Maryland will remove bust of Supreme Court justice who said slaves weren't citizens

Impact

Maryland will remove the 90-year-old bust of a racist Supreme Court justice from the grounds of the Frederick City Hall this weekend, officials said in a statement on Thursday.

The statue — a likeness of Supreme Court Chief Justice Roger Brooke Taney, who once declared that slaves were not citizens — is scheduled for removal at 9 a.m. on Saturday, March 18. 

Rob Carr/AP

According to the statement, the bust will be restored before being relocated to a local cemetery, pending approval from the city's Historic Preservation Commission.

In life, Taney was best known for his infamous ruling against Dred Scott, the slave who sued for his freedom in 1857. The ruling was later overturned, but not before moving the country toward the brink of the Civil War. 

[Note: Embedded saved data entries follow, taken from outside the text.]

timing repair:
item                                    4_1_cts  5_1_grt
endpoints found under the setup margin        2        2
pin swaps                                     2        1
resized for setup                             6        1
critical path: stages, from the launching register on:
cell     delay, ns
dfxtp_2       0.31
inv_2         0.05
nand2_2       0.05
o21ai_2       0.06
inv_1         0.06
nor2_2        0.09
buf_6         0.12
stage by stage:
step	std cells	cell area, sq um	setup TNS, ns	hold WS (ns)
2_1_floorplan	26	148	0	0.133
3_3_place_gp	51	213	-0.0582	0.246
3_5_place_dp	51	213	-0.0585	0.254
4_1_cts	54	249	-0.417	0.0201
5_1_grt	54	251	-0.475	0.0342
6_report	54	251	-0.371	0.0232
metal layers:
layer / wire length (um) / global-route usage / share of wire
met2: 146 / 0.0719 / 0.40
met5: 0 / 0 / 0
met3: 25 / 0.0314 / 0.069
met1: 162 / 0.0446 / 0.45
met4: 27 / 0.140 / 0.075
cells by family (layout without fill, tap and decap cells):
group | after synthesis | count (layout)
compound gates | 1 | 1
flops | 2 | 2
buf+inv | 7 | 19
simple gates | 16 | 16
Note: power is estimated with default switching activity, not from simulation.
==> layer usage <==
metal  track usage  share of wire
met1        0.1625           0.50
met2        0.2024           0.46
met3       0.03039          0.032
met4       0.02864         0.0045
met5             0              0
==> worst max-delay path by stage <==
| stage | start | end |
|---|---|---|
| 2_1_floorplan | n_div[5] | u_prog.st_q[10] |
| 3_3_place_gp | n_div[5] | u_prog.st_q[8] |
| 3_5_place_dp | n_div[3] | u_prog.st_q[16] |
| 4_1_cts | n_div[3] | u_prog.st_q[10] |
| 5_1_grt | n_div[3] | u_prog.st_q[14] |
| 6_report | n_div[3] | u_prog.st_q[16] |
===== src/rtl/sd_cmd_framer.sv =====
module sd_cmd_framer
  import sd_frame_pkg::*;
#(
  parameter int PHASE_LEN = 2
) (
  input  logic        clk_i,
  input  logic        rst_ni,
  input  logic        start_i,
  input  logic [5:0]  cmdIdx_i,
  input  logic [31:0] cmdArg_i,
  output logic        sdClk_o,
  output logic        cmdData_o,
  output logic        cmdOe_o,
  output logic        busy_o
);
  frameStrobe_t strb;
  logic         busy;
  logic         sdClk;
  logic         cmdData;

  sd_frame_ctrl #(.PHASE_LEN(PHASE_LEN)) u_ctrl (
    .clk_i   (clk_i),
    .rst_ni  (rst_ni),
    .start_i (start_i),
    .strb_o  (strb),
    .sdClk_o (sdClk),
    .busy_o  (busy)
  );

  sd_frame_dp u_dp (
    .clk_i     (clk_i),
    .rst_ni    (rst_ni),
    .strb_i    (strb),
    .drive_i   (busy),
    .cmdIdx_i  (cmdIdx_i),
    .cmdArg_i  (cmdArg_i),
    .cmdData_o (cmdData)
  );

  assign sdClk_o   = sdClk;
  assign cmdData_o = cmdData;
  assign cmdOe_o   = busy;
  assign busy_o    = busy;


  data_hold_chk: assert property (@(posedge clk_i) disable iff (!rst_ni)
    $rose(sdClk) |-> $stable(cmdData));


  idle_level_chk: assert property (@(posedge clk_i) disable iff (!rst_ni)
    !busy |-> (cmdData && !sdClk));
endmodule
===== src/rtl/disp_stat_pkg.sv =====
package disp_stat_pkg;

    localparam int WORD_W = 16;
    localparam int LINE_W = 9;

    // Writable field mask: enables (3, 5), compare high bit (7), compare low byte (15:8)
    localparam logic [WORD_W-1:0] WR_MASK = 16'hFFA8;

    typedef struct packed {
        logic [LINE_W-1:0] cmp;
        logic              vm_en;
        logic              vb_en;
        logic              vm_flag;
        logic              vb_flag;
    } stat_t;

    typedef struct packed {
        logic vb;
        logic vm;
    } irq_pair_t;

    function automatic logic [WORD_W-1:0] pack_word(input stat_t s);
        pack_word = {s.cmp[7:0], s.cmp[8], 1'b0, s.vm_en, 1'b0,
                     s.vb_en, s.vm_flag, 1'b0, s.vb_flag};
    endfunction

    function automatic stat_t merge_write(input stat_t s, input logic [WORD_W-1:0] w);
        stat_t r;
        r         = s;
        r.cmp     = {w[7], w[15:8]};
        r.vb_en   = w[3];
        r.vm_en   = w[5];
        merge_write = r;
    endfunction

endpackage


===== src/rtl/disp_line_dec.sv =====
module disp_line_dec
    import disp_stat_pkg::*;
#(
    parameter int VBL_START = 192,
    parameter int VBL_END   = 262
) (
    input  logic              line_start,
    input  logic [LINE_W-1:0] line_num,
    output logic              vb_set,
    output logic              vb_clr
);
    localparam logic [LINE_W-1:0] START_L = LINE_W'(VBL_START);
    localparam logic [LINE_W-1:0] END_L   = LINE_W'(VBL_END);

    always_comb begin
        vb_set = line_start && (line_num == START_L);
        vb_clr = line_start && (line_num == END_L);
    end
endmodule


===== src/rtl/disp_stat_reg.sv =====
module disp_stat_reg
    import disp_stat_pkg::*;
(
    input  logic              clk,
    input  logic              rst,
    input  logic              line_start,
    input  logic              vb_set,
    input  logic              vb_clr,
    input  logic [LINE_W-1:0] line_num,
    input  logic              wr_en,
    input  logic [WORD_W-1:0] wr_data,
    output stat_t             stat,
    output irq_pair_t         evt
);
    stat_t stat_q;
    stat_t stat_d;
    logic  hit;

    assign hit = (line_num == stat_q.cmp);

    always_comb begin
        stat_d = stat_q;
        if (wr_en) begin
            stat_d = merge_write(stat_q, wr_data);
        end
        if (line_start) begin
            stat_d.vm_flag = hit;
        end
        if (vb_set) begin
            stat_d.vb_flag = 1'b1;
        end else if (vb_clr) begin
            stat_d.vb_flag = 1'b0;
        end
    end

    always_comb begin
        evt.vb = vb_set && stat_q.vb_en;
        evt.vm = line_start && hit && stat_q.vm_en;
    end

    always_ff @(posedge clk) begin
        if (rst) begin
            stat_q <= '0;
        end else begin
            stat_q <= stat_d;
        end
    end

    assign stat = stat_q;
endmodule


===== src/rtl/disp_irq_pend.sv =====
module disp_irq_pend
    import disp_stat_pkg::*;
(
    input  logic      clk,
    input  logic      rst,
    input  irq_pair_t evt,
    input  logic      irq_phase,
    output irq_pair_t irq
);
    irq_pair_t pend_q;
    irq_pair_t irq_q;

    always_ff @(posedge clk) begin
        if (rst) begin
            pend_q <= '0;
            irq_q  <= '0;
        end else begin
            irq_q  <= irq_phase ? pend_q : '0;
            pend_q <= (irq_phase ? '0 : pend_q) | evt;
        end
    end

    assign irq = irq_q;
endmodule


===== src/rtl/disp_stat_irq.sv =====
module disp_stat_irq
    import disp_stat_pkg::*;
#(
    parameter int NUM_CPU   = 2,
    parameter int VBL_START = 192,
    parameter int VBL_END   = 262,
    localparam int SEL_W    = (NUM_CPU > 1) ? $clog2(NUM_CPU) : 1
) (
    input  logic               clk,
    input  logic               rst,
    input  logic               line_start,
    input  logic               irq_phase,
    input  logic [8:0]         line_num,
    input  logic [NUM_CPU-1:0] wr_en,
    input  logic [15:0]        wr_data,
    input  logic [SEL_W-1:0]   rd_sel,
    output logic [15:0]        rd_data,
    output logic [NUM_CPU-1:0] irq_vblank,
    output logic [NUM_CPU-1:0] irq_vmatch
);
    logic                           vb_set;
    logic                           vb_clr;
    logic [NUM_CPU-1:0][WORD_W-1:0] stat_words;

    disp_line_dec #(
        .VBL_START(VBL_START),
        .VBL_END  (VBL_END)
    ) u_dec (
        .line_start(line_start),
        .line_num  (line_num),
        .vb_set    (vb_set),
        .vb_clr    (vb_clr)
    );

    for (genvar c = 0; c < NUM_CPU; c++) begin : g_cpu
        stat_t     stat;
        irq_pair_t evt;
        irq_pair_t irq;

        disp_stat_reg u_reg (
            .clk       (clk),
            .rst       (rst),
            .line_start(line_start),
            .vb_set    (vb_set),
            .vb_clr    (vb_clr),
            .line_num  (line_num),
            .wr_en     (wr_en[c]),
            .wr_data   (wr_data),
            .stat      (stat),
            .evt       (evt)
        );

        disp_irq_pend u_pend (
            .clk      (clk),
            .rst      (rst),
            .evt      (evt),
            .irq_phase(irq_phase),
            .irq      (irq)
        );

        assign stat_words[c]  = pack_word(stat);
        assign irq_vblank[c]  = irq.vb;
        assign irq_vmatch[c]  = irq.vm;
    end

    assign rd_data = stat_words[rd_sel];
endmodule


===== config.mk =====
export PLATFORM = sky130hd
export DESIGN_NAME = disp_stat_irq
export DESIGN_NICKNAME = d
export VERILOG_FILES = /design/src/rtl/disp_stat_pkg.sv /design/src/rtl/disp_line_dec.sv /design/src/rtl/disp_stat_reg.sv /design/src/rtl/disp_irq_pend.sv /design/src/rtl/disp_stat_irq.sv
export SDC_FILE = /design/constraint.sdc
export NUM_CORES = 1
export LEC_CHECK = 0
export ABC_AREA = 1
export BUFFER_PORTS_ARGS = -buffer_cell sky130_fd_sc_hd__buf_2
export CAP_MARGIN = 20
export CELL_PAD_IN_SITES_DETAIL_PLACEMENT = 1
export CELL_PAD_IN_SITES_GLOBAL_PLACEMENT = 1
export CORE_MARGIN = 4
export CORE_UTILIZATION = 37
export CTS_BUF_LIST = sky130_fd_sc_hd__clkbuf_16
export DETAILED_ROUTE_END_ITERATION = 12
export MAX_ROUTING_LAYER = met4
export PLACE_DENSITY = 0.84
export SLEW_MARGIN = 40
export SYNTH_ARGS = -nofsm -noshare
export SYNTH_HDL_FRONTEND = slang
export SYNTH_SLANG_ARGS = --single-unit

===== constraint.sdc =====
create_clock -name clk -period 1.6 [get_ports clk]
set_input_delay 0.4 -clock clk [delete_from_list [all_inputs] [get_ports clk]]
set_output_delay 0.4 -clock clk [all_outputs]
set_load 0.005 [all_outputs]

Word level (Yosys, flattened, before mapping)
Index checks and enable logic that the tools add are counted.
{ "classes": {"magnitude_cmp": 1, "eq_ne": 4, "n_mux": 10, "bitwise": 3, "n_reduce_logical": 10} }
{ "op_table": {"columns": ["operator", "n"], "rows": [
  ["$mux W16", 2],
  ["$eq A9 B9 Y1", 2],
  ["$eq A9 B8 Y1 const B", 1],
  ["$eq A9 B9 Y1 const B", 1],
  ["$logic_and A1 B1 Y1", 8],
  ["$mux W1", 6],
  ["$mux W2", 2],
  ["$or A2 B2 Y2", 2],
  ["$lt A1 B2 Y1 const B", 1],
  ["$reduce_bool A2 Y1", 1],
  ["$reduce_or A2 Y1", 1],
  ["$not A1 Y1", 1]
]} }
{ "word_totals": {"register_bits": 34, "input_bits": 32, "out_inout_bits": 20, "elab_cells": 46} }

Depth between registers and ports, before layout
Gate-level depths: netlist of run 1.
{ "depth": {"word_depth": 4, "ltp_mapped": 8, "ltp_nobuf": 8} }

Hierarchy
A second synthesis of run 1 with hierarchy kept.
{ "hier_totals": {"cells_unflattened": 290, "area_unflattened_um2": 1789.2} }
{ "by_module_without_submodules": {"columns": ["mod", "instances", "cells_each", "area_per_inst_um2", "seq_area_each_um2"], "rows": [
  ["disp_stat_reg", 2, 98, 631.9, 260.2],
  ["disp_irq_pend", 2, 13, 123.9, 80.1],
  ["disp_stat_irq", 1, 46, 195.2, 0.0],
  ["disp_line_dec", 1, 22, 82.6, 0.0]
]} }

Least setup slack after synthesis of run 1
Ideal clock, no wire load.
{ "synth_path": {"path_kind": "in2out", "from": "in rd_sel", "to": "out rd_data[10]", "arrival_time_ps": 807, "required_time_ps": 1200, "setup_slack_ps": 393, "path_stages": 3, "path_buffers": 1, "path_cell_list": "clkbuf_1 -> nand2_1 -> o21ai_0"} }
{ "synth_between": {"elab_chain_cells": 2} }
{ "synth_rtl": {"columns": ["item", "line_no", "text"], "rows": [
  ["start: declaration", "disp_stat_irq.sv:16", "input logic [SEL_W-1:0] rd_sel,"],
  ["$mux W16 (implied by the code) (2 in a row)", "disp_stat_irq.sv:66", "assign rd_data = stat_words[rd_sel];"],
  ["end: declaration", "disp_stat_irq.sv:17", "output logic [15:0] rd_data,"]
]} }
No other way between the ends. The select of a mux whose other input is x is not followed.

Worst setup path after layout of run 1
{ "layout_path": {"from": "in rd_sel", "to": "out rd_data[5]"} }
Same word-level chain as after synthesis.

==> flow_summary.toml, run 1 <==
[grt]
grt_pass1_wl_mm = 7.79
grt_antenna_before_repair = 0
gr-total-overflow = 0
grt_max_degree = 25
grtUsageTotal_pct = 19.5
grt_pass1_vias = 1679

[critical_path]
path_buf_inv = 3
arrival_ns = 1.09
worst_path_largest_cell_delay_ns = 0.26
r2r_start = "g_cpu[1].u_reg.stat[4]$_SDFFE_PP0P_"
crit_start = "rd_sel"
r2r_slack_ns = 0.51
endpoint_kind = "output port"
cp.required_ns = 1.20
critPathMaxFanout = 24
startpoint_type = "input port"
critical_path_class = "input port to output port"
cpMaxStageDelayCell = "o21ai_0"
crit_family = "buffers and inverters"
path_cells = "buf_2 -> buf_12 -> o21ai_0 -> buf_2"
rr_worst_depth = 5
r2r_end = "g_cpu[1].u_pend.pend_q[0]$_SDFF_PP0_"
cpMostUsedCell = "buf_2"

[clocking]
cts_buffers = 5
cts.sinks = 33
ctsResizeCount = 0
cts_tree = "built"
cts_max_level = 2
cts-root-buf = "clkbuf_16"
clk_latency_ns = 0.28
clkTransAtPathRegs_ns = 0.05
post_cts.repair.setup_buffers = 0
ctsHoldBuffers = 0
clockBufferDepth = 2

[routing]
vias = 1651
ant_nets = 0
wl_mm = 4.75
avgViaCountPerCell = 4.90
avgRoutedWirePerCell_um = 14.1
drc_errors = 0
drt_iter0_drc = 71
first_pass_iters = 4

[sta]
period_share_pct = 93.4
rsz0062_at_grt = "false"
report.final.hold_viol_count = 0
finClkSkew_ns = 0.00191
fin_setup_tns_ns = 0
finalSetupViolations = 0
fin_crit_ns = 1.49
slew_viol_final = 0
max_freq_mhz = 669
fin_ws_ns = 0.105

[die]
core_sq_mm = 0.00412
die_y_um = 74.0
design.die.area_sq_mm = 0.00548
io_pins = 52
die_x_um = 74.0
rows = 23
initial_core_util_pct = 39.2

[layout]
nNetsFinal = 318
syn_to_final_growth_pct = 29.3
utilization_pct = 50.7
layout-drive-gt1-share_pct = 23.0
final_cells = 337
n_antenna_cell = 0
design_area_sq_mm = 0.00209
nFillCells = 547

[min_path]
hold_class = "input port to flop"
min_to = "g_cpu[1].u_reg.stat[8]$_SDFFE_PP0P_"
worstHoldPathCells = 3
min_from = "wr_data[12]"

[synth]
syn_area_per_cell_sq_um = 6.70
synth-seq-area-share_pct = 40.9
ys_warn_count = 0
yosysUniqueCellTypes = 21
synth_area_sq_mm = 0.00161
synth-seq-cells = 33
synthCells = 241

[placement]
dp.cells = 329
routabilityCongestion = 0.815
dpl.hpwl_mm = 3.51
place_ws_ns = 0.134
placed_cell_area_sq_mm = 0.00190
port_buffers = 43

[status]
status = "complete, no violations"

[power]
power_density_mw_per_mm2 = 1160
leakagePower_nw = 0.963
ir_drop_mv = 0.488

[job]
max_cap_violations = 0
[synthesized netlist by cell type]
cell	number	area [sq um]
a21oi_1	21	105
a21oi_2	2	17.5
buf_2	4	20.0
buf_4	4	30.0
clkbuf_1	4	15.0
conb_1	1	3.75
dfxtp_1	33	661
inv_1	32	120
inv_2	2	7.51
nand2_1	57	214
nand3_1	1	5.00
nand3_2	2	20.0
nand3b_1	1	7.51
nand4_1	5	31.3
nor2_1	28	105
nor2_2	3	18.8
nor3b_2	1	12.5
o211ai_1	1	7.51
o21a_1	1	7.51
o21ai_0	34	170
xnor2_1	4	35.0
[per-stage QoR]
step / power (mW) / hold slack [ns]
3_3_place_gp: 1.18 / 0.415
2_1_floorplan: 1.06 / 0.408
6_report: 2.42 / 0.357
4_1_cts: 2.44 / 0.359
3_5_place_dp: 1.19 / 0.423
5_1_grt: 2.51 / 0.379
[tightest hold or removal path, cell delays in order]
cell,delay (ns)
buf_2,0.08
nor2_1,0.04
nor2_1,0.08
[cells in the final DEF (no fill, tap or decap)]
master,instances
buf_4,3
o21a_1,1
nand2_1,57
nand3b_1,1
dfxtp_1,33
nand4_1,5
nand3_2,2
clkinv_2,1
a21oi_1,21
nor3b_2,1
inv_1,32
conb_1,3
bufinv_16,2
a21oi_2,2
o21ai_0,34
nor2_1,28
inv_2,2
buf_2,43
nor2_2,3
clkbuf_16,5
xnor2_1,4
nand3_1,1
buf_12,2
o211ai_1,1
[power by group]
part	leakage, nW	switching [mW]	internal (mW)
clock network	0.0938	0.357	0.889
registers	0.272	0.0277	0.862
logic	0.598	0.169	0.114
[registers in the layout (all words and copies together), names as in the netlist]
register / cells
g_cpu.u_pend.pend_q: 4
g_cpu.u_pend.irq: 4
g_cpu.u_reg.stat: 25
[cell families (layout without fill, tap and decap cells)]
group	after synthesis	count (layout)	share of synthesized area, %
buffers and inverters	46	90	11.9
and+or+nand+nor	98	98	25.7
AOI/OAI and AO/OA	59	59	19.1
xor gates and xnor gates	4	4	2.17
DFF	33	33	40.9
other	1	3	0.232
[layout make-up]
type                       instances  area, sq um  share of cell area, %
clock buffer                       5          125                   6.00
clock inverter                     3         65.1                   3.12
inverter                          34          128                   6.12
multi-input combinational        164          768                   36.8
sequential                        33          661                   31.7
tap                               50         62.6                   3.00
timing repair buffer              48          278                   13.3
[per-layer routing]
| metal | wire length, um | up-vias | GRT usage (%) | share of wire [%] |
|---|---|---|---|---|
| met4 | 44 | 0 | 4.83 | 0.93 |
| met2 | 2470 | 36 | 35.9 | 52 |
| li1 | - | 845 | - | - |
| met1 | 2020 | 765 | 20.9 | 42 |
| met5 | 0 | - | - | 0 |
| met3 | 216 | 5 | 4.46 | 4.6 |
[how the worst max path moves through the flow]
| stage | endpoint | slack (ns) | cells past startpoint |
|---|---|---|---|
| final | rd_data[5] | 0.11 | 4 |
| after global routing | rd_data[5] | 0.08 | 4 |
| after CTS | rd_data[5] | 0.09 | 4 |
| after detailed placement | rd_data[5] | 0.13 | 4 |
| after global placement | rd_data[5] | 0.17 | 4 |
| after floorplan | rd_data[10] | 0.39 | 3 |
Note: power is estimated with default switching activity, not from simulation.
==> inputs of run 2 (changes only) <==
==> constraint.sdc (replaced) <==
create_clock -name clk -period 1.6 [get_ports clk]
set_input_delay 0.08 -clock clk [delete_from_list [all_inputs] [get_ports clk]]
set_output_delay 0.08 -clock clk [all_outputs]
set_load 0.005 [all_outputs]
==> flow_summary.toml, run 2 (synthesis gave the netlist of run 1 again) <==
[grt]
grt_pass1_vias = 1602
gr-total-overflow = 0
grt_pass1_wl_mm = 7.35
grtUsageTotal_pct = 18.2
grt_antenna_before_repair = 0
grt_max_degree = 25

[critical_path]
r2r_end = "g_cpu[1].u_pend.pend_q[0]$_SDFF_PP0_"
r2r_start = "g_cpu[1].u_reg.stat[7]$_SDFFE_PP0P_"
critPathMaxFanout = 3
rr_worst_depth = 5
worst_path_largest_cell_delay_ns = 0.35
cp.required_ns = 1.52
path_buf_inv = 2
r2r_slack_ns = 0.50
cpMaxStageDelayCell = "dfxtp_1"
crit_family = "flip-flops"
endpoint_kind = "output port"
critical_path_class = "flop to output port"
cp_num_cells = 3
startpoint_type = "flop"
arrival_ns = 1.06
path_cells = "inv_1 -> o21ai_0 -> buf_2"

[clocking]
clkTransAtPathRegs_ns = 0.05
clk_latency_ns = 0.27
cts-root-buf = "clkbuf_16"
cts_max_level = 2
cts_tree = "built"
ctsHoldBuffers = 0
ctsResizeCount = 0
cts_buffers = 5
cts.sinks = 33
clockBufferDepth = 2
post_cts.repair.setup_buffers = 0

[power]
leakagePower_nw = 0.915
total_power_mw = 2.05
ir_drop_mv = 0.626
power_density_mw_per_mm2 = 1030

[sta]
max_freq_mhz = 881
rsz0062_at_grt = "false"
fin_setup_tns_ns = 0
relSlewSlack_pct = 65.1
fin_crit_ns = 1.14
finClkSkew_ns = 0.00174
worst_pin_slew_ns = 0.523
timing.hold.ws_ns = 0.0459
fin_ws_ns = 0.465
slew_viol_final = 0
period_share_pct = 70.9
report.final.hold_viol_count = 0
finalSetupViolations = 0

[die]
design.die.area_sq_mm = 0.00548
die_x_um = 74.0
io_pins = 52
core_sq_mm = 0.00412
die_y_um = 74.0
rows = 23
initial_core_util_pct = 39.2

[routing]
drc_errors = 0
first_pass_iters = 4
ant_nets = 0
vias = 1612
avgRoutedWirePerCell_um = 13.2
wl_mm = 4.42
avgViaCountPerCell = 4.83
drt_iter0_drc = 31

[layout]
nNetsFinal = 315
n_antenna_cell = 0
largest_register_ffs = 25
layout-drive-gt1-share_pct = 21.5
mostFrequentLayoutCell = "nand2_1"
syn_to_final_growth_pct = 23.1
layout_common_cells = "nand2_1 (57), buf_2 (43), o21ai_0 (34), dfxtp_1 (33), inv_1 (32)"

[placement]
place_ws_ns = 0.494
routabilityCongestion = 0.809
port_buffers = 43
dpl.hpwl_mm = 3.35

[min_path]
min_from = "wr_data[8]"
hold_class = "input port to flop"
worstHoldPathCells = 3
min_to = "g_cpu[1].u_reg.stat[4]$_SDFFE_PP0P_"

[job]
max_cap_violations = 0

[status]
status = "complete, no violations"
-- run 2: stage by stage --
stage | utilization (%) | instance area [sq um] | cells
after floorplan | - | 1620 | 243
after global placement | 44.9 | 1850 | 326
after detailed placement | 44.9 | 1850 | 326
after CTS | 48.3 | 1990 | 334
after global routing | 48.3 | 1990 | 334
final | 48.3 | 1990 | 334
-- run 2: area by class of cell --
type,count,area [sq um]
fill,565,2130
multi-input combinational,164,768
sequential,33,661
timing repair buffer,45,230
inverter,34,128
clock buffer,5,125
tap,50,62.6
clock inverter,3,12.5
-- run 2: how the worst max path moves through the flow --
stage	to	start
finish	rd_data[7]	g_cpu[0].u_reg.stat[12]$_SDFFE_PP0P_
global route	rd_data[7]	g_cpu[0].u_reg.stat[12]$_SDFFE_PP0P_
CTS	rd_data[7]	g_cpu[0].u_reg.stat[12]$_SDFFE_PP0P_
detailed placement	g_cpu[1].u_pend.pend_q[0]$_SDFF_PP0_	g_cpu[1].u_reg.stat[7]$_SDFFE_PP0P_
global placement	g_cpu[1].u_pend.pend_q[0]$_SDFF_PP0_	g_cpu[1].u_reg.stat[10]$_SDFFE_PP0P_
floorplan	g_cpu[1].u_pend.pend_q[0]$_SDFF_PP0_	g_cpu[1].u_reg.stat[10]$_SDFFE_PP0P_
-- run 2: report_power, final --
part	switching, mW	internal [mW]
Combinational	0.161	0.102
Clock	0.336	0.562
Sequential	0.0268	0.862
-- run 2: worst reg2reg max path, delay by kind of cell, from the launching register on --
kind / cells / cell delay [ns]
AND/OR/NAND/NOR: 3 / 0.41
flip-flops: 1 / 0.33
AO/OA/AOI/OAI: 1 / 0.11
XOR/XNOR: 1 / 0.19
-- run 2: layer usage --
layer / part of all wire [%] / up-vias / global-route usage (%)
met4: 1.7 / 0 / 4.63
met2: 48 / 34 / 31.0
met1: 46 / 733 / 20.9
li1: - / 837 / -
met3: 4.7 / 8 / 5.27
met5: 0 / - / -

According to Time, one vocal opponent of the statue's relocation was, curiously, one of Scott's own descendants — his great-great-granddaughter, Lynne Jackson. 

"I just feel that it's unfortunate and a missed opportunity," Jackson told Time on Thursday. "It would have been a reconciliation and a healing place. Unfortunately, that won't happen now there."

Mount Olivet Cemetery, the bust's planned destination, is "where the learning will have to happen" now, she said.